Material for this task -
◇ ◇ ◇ ◇ ◇

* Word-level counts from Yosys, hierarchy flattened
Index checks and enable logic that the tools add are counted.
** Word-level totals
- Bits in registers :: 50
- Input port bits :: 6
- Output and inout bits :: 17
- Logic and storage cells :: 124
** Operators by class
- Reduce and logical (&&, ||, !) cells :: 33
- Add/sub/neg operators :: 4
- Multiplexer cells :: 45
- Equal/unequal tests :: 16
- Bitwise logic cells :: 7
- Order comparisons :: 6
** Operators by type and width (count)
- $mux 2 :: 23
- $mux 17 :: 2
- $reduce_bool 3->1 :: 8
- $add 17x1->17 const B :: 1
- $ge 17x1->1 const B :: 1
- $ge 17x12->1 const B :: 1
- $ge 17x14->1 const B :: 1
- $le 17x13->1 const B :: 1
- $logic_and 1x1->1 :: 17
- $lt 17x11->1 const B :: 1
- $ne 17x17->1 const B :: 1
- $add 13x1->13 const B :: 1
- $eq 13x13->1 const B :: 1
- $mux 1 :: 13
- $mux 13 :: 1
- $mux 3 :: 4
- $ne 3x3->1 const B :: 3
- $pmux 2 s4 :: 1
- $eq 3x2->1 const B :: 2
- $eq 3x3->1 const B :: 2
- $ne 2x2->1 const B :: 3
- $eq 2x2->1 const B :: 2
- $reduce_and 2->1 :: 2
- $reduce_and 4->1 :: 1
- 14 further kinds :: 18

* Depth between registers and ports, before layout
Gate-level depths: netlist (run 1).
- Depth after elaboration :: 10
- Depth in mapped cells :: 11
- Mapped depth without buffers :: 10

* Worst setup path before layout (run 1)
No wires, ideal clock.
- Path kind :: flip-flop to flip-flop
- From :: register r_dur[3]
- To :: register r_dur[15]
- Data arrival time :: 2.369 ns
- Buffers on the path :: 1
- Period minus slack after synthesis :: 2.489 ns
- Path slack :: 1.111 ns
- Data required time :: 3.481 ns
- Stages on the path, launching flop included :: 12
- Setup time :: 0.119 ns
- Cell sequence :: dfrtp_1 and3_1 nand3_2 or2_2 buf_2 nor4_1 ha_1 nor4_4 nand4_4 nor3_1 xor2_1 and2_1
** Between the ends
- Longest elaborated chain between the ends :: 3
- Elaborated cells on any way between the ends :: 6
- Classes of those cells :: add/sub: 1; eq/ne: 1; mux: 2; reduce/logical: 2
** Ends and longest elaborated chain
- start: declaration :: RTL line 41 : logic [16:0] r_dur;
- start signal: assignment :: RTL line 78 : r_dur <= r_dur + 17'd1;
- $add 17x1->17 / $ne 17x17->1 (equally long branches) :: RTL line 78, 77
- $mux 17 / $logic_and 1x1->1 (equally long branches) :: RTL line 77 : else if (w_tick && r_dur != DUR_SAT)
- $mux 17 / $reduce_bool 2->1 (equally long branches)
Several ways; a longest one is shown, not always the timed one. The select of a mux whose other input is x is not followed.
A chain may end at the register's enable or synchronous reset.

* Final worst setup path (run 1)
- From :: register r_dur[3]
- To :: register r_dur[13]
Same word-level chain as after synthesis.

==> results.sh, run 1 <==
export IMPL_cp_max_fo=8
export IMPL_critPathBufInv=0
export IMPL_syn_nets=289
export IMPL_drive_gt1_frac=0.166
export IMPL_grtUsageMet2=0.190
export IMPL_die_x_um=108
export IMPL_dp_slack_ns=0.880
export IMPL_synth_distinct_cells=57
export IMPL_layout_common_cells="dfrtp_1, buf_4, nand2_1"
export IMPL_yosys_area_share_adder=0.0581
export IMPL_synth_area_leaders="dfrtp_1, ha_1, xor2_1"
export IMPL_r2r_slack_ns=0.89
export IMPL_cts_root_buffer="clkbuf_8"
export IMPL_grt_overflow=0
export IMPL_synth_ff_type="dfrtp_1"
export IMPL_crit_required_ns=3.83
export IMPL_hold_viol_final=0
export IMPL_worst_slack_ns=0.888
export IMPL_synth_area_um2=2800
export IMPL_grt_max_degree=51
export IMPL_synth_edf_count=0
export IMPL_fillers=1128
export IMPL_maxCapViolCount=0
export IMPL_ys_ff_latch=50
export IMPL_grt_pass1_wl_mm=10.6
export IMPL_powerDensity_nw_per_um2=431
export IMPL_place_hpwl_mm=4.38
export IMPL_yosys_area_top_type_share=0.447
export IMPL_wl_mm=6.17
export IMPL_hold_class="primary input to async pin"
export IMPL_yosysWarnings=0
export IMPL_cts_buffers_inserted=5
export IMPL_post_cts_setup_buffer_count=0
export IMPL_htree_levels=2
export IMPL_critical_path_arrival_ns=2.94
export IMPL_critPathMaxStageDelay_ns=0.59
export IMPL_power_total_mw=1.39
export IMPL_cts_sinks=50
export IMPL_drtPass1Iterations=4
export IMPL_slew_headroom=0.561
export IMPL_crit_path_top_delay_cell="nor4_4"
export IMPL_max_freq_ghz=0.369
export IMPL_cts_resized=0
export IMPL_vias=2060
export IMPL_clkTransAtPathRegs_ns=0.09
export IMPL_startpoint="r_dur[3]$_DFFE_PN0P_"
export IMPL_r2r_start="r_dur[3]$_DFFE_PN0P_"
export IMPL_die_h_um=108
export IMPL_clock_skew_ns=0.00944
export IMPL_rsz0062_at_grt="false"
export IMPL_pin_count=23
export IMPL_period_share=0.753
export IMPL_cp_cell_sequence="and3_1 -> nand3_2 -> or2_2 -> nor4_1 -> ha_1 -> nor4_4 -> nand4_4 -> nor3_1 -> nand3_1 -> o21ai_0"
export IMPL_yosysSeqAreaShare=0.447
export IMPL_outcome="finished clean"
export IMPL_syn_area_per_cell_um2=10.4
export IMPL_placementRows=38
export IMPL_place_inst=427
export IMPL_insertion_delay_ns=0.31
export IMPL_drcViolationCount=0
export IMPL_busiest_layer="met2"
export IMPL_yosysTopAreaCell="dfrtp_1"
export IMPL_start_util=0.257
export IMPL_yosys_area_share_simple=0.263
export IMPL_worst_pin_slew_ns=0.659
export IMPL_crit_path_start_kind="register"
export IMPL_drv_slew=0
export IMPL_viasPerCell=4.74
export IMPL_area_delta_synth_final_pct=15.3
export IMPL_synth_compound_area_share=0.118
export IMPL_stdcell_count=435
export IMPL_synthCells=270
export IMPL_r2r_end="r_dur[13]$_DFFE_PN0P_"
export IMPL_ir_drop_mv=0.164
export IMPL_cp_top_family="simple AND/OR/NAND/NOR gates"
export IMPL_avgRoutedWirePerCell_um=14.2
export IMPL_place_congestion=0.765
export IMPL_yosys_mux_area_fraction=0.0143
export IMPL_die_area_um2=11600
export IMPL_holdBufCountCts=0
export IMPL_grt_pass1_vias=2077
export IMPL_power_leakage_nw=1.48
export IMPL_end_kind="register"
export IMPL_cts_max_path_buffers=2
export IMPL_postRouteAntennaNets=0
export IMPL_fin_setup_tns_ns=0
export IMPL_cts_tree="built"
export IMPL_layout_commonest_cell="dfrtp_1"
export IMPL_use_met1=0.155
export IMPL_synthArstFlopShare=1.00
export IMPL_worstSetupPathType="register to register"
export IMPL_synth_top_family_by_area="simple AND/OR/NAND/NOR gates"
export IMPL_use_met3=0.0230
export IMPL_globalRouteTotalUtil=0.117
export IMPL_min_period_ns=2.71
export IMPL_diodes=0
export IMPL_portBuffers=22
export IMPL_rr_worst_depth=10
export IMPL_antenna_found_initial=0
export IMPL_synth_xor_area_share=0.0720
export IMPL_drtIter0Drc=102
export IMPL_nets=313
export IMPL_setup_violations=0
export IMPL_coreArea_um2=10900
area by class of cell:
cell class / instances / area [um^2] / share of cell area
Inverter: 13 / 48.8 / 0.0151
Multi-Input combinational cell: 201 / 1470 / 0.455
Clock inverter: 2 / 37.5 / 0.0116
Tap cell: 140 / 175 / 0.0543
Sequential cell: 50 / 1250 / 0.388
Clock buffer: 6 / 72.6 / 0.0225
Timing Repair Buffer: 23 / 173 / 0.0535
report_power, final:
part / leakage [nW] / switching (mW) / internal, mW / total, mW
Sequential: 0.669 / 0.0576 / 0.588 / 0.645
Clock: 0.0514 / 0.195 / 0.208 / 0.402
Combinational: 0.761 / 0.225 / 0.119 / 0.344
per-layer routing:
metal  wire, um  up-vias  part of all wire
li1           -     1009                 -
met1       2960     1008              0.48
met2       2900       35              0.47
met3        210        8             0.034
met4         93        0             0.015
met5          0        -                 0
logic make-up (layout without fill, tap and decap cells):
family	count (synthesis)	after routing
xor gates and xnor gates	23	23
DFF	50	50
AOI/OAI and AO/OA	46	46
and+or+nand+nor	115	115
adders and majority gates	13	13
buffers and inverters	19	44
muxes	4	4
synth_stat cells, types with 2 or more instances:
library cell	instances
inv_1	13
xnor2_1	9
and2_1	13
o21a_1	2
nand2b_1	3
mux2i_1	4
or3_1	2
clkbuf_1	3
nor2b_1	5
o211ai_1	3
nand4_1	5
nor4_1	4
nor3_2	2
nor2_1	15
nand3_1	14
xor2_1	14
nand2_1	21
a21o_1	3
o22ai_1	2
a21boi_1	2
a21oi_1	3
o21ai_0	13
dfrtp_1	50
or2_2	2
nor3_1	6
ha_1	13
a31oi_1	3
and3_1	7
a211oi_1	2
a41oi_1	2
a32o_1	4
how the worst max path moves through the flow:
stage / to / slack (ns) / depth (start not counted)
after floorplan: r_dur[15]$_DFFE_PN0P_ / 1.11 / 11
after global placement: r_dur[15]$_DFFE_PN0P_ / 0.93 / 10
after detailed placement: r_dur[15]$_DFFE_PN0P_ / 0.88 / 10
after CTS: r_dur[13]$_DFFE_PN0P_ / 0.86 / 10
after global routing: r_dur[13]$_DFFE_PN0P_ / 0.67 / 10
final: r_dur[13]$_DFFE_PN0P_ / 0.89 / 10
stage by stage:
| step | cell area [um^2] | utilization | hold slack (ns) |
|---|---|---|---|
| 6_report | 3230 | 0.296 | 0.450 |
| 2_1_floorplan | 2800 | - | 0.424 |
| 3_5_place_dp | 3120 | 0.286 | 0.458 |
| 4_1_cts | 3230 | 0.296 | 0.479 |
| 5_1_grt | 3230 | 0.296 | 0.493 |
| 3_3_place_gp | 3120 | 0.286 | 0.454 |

◇ ◇ ◇ ◇ ◇

Task -
Transcribe each line of the data above, unaltered, from the one where "- $mux 17 :: 2" appears to the one where "- $mux 17 / $logic_and" appears, inclusive of both.

Answer to this task -
- $mux 17 :: 2
- $reduce_bool 3->1 :: 8
- $add 17x1->17 const B :: 1
- $ge 17x1->1 const B :: 1
- $ge 17x12->1 const B :: 1
- $ge 17x14->1 const B :: 1
- $le 17x13->1 const B :: 1
- $logic_and 1x1->1 :: 17
- $lt 17x11->1 const B :: 1
- $ne 17x17->1 const B :: 1
- $add 13x1->13 const B :: 1
- $eq 13x13->1 const B :: 1
- $mux 1 :: 13
- $mux 13 :: 1
- $mux 3 :: 4
- $ne 3x3->1 const B :: 3
- $pmux 2 s4 :: 1
- $eq 3x2->1 const B :: 2
- $eq 3x3->1 const B :: 2
- $ne 2x2->1 const B :: 3
- $eq 2x2->1 const B :: 2
- $reduce_and 2->1 :: 2
- $reduce_and 4->1 :: 1
- 14 further kinds :: 18

* Depth between registers and ports, before layout
Gate-level depths: netlist (run 1).
- Depth after elaboration :: 10
- Depth in mapped cells :: 11
- Mapped depth without buffers :: 10

* Worst setup path before layout (run 1)
No wires, ideal clock.
- Path kind :: flip-flop to flip-flop
- From :: register r_dur[3]
- To :: register r_dur[15]
- Data arrival time :: 2.369 ns
- Buffers on the path :: 1
- Period minus slack after synthesis :: 2.489 ns
- Path slack :: 1.111 ns
- Data required time :: 3.481 ns
- Stages on the path, launching flop included :: 12
- Setup time :: 0.119 ns
- Cell sequence :: dfrtp_1 and3_1 nand3_2 or2_2 buf_2 nor4_1 ha_1 nor4_4 nand4_4 nor3_1 xor2_1 and2_1
** Between the ends
- Longest elaborated chain between the ends :: 3
- Elaborated cells on any way between the ends :: 6
- Classes of those cells :: add/sub: 1; eq/ne: 1; mux: 2; reduce/logical: 2
** Ends and longest elaborated chain
- start: declaration :: RTL line 41 : logic [16:0] r_dur;
- start signal: assignment :: RTL line 78 : r_dur <= r_dur + 17'd1;
- $add 17x1->17 / $ne 17x17->1 (equally long branches) :: RTL line 78, 77
- $mux 17 / $logic_and 1x1->1 (equally long branches) :: RTL line 77 : else if (w_tick && r_dur != DUR_SAT)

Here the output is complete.